In the records below, which lines include "fixed"? Copy them.

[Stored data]
━━━━━━━━━━━━━━━━━━━━━━━━━━━━━━

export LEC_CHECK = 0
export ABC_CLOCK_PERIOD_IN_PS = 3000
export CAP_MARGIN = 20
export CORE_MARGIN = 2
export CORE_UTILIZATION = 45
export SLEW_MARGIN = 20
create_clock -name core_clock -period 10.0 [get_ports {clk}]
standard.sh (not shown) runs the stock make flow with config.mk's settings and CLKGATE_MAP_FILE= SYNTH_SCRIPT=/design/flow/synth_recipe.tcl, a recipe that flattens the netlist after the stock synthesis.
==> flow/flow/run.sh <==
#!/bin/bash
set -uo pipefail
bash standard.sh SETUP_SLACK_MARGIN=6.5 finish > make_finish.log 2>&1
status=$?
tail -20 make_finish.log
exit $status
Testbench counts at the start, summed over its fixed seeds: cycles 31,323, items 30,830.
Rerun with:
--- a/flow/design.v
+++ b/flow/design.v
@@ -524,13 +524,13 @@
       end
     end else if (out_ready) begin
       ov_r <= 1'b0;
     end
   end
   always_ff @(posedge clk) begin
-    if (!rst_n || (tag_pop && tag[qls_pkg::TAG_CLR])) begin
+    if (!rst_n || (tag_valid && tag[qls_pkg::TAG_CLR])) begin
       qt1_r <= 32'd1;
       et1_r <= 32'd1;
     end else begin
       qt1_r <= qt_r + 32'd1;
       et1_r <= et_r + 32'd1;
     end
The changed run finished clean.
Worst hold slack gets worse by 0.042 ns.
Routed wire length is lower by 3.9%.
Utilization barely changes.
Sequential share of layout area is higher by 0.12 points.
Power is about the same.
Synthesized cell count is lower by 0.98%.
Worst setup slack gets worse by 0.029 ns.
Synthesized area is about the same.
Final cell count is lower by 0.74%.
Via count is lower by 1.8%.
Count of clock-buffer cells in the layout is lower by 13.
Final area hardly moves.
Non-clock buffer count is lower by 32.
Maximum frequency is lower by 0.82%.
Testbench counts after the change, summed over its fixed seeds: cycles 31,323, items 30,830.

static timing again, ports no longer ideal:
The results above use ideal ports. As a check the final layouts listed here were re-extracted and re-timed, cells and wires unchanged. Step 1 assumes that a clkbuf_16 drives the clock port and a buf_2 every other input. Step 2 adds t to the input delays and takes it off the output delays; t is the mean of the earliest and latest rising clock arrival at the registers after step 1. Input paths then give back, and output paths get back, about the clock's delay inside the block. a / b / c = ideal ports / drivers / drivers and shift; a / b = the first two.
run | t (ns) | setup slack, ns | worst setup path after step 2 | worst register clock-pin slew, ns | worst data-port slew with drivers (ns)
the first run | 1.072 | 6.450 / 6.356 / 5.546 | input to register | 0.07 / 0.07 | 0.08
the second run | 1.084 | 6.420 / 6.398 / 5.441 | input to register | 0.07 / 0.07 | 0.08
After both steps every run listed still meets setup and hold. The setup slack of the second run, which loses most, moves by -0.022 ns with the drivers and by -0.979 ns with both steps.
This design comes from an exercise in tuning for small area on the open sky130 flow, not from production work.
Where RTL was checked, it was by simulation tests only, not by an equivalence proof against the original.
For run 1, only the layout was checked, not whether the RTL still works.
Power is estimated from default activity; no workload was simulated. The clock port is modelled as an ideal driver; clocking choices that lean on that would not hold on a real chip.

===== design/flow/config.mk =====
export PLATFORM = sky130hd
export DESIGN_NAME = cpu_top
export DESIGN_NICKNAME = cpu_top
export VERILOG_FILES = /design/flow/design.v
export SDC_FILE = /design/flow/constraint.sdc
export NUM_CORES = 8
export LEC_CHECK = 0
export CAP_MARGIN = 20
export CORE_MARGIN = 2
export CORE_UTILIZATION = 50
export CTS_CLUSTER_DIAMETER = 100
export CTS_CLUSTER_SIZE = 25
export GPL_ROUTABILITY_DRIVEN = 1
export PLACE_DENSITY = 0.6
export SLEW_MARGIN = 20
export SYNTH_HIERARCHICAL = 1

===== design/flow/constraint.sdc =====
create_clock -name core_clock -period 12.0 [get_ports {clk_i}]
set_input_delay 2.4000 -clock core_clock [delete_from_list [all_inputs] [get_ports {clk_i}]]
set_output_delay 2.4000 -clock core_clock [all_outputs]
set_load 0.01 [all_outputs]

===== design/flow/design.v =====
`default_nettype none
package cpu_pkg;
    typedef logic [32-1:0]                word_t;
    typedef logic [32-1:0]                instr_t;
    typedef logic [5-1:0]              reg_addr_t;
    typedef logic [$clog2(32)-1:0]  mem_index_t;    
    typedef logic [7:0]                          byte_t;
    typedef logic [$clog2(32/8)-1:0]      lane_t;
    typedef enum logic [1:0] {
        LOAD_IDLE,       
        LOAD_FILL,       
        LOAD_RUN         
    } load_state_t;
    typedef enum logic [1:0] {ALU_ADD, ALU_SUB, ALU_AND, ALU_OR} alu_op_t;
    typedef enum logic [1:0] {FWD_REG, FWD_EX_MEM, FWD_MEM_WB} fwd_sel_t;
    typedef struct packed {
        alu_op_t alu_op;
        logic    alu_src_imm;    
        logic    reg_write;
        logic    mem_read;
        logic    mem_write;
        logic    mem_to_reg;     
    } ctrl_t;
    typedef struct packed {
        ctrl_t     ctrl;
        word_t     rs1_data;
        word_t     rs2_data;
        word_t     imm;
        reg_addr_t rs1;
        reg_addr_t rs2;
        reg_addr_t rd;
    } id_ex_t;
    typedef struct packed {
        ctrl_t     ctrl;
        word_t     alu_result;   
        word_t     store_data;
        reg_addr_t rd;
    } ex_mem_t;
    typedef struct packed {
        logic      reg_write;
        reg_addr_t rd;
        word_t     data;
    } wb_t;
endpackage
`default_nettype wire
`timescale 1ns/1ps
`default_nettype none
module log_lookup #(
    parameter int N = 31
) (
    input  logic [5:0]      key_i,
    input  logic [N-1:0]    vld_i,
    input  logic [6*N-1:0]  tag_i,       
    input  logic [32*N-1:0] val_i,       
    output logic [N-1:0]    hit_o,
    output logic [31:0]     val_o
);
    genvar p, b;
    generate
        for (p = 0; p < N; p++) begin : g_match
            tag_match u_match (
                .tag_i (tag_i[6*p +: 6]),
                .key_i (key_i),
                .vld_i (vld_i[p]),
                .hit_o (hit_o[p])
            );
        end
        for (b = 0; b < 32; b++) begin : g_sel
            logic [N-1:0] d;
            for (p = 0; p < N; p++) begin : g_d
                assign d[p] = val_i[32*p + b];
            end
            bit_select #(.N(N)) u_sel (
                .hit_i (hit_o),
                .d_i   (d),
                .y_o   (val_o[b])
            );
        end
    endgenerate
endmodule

━━━━━━━━━━━━━━━━━━━━━━━━━━━━━━

== Exercise answer ==
Testbench counts at the start, summed over its fixed seeds: cycles 31,323, items 30,830.
Testbench counts after the change, summed over its fixed seeds: cycles 31,323, items 30,830.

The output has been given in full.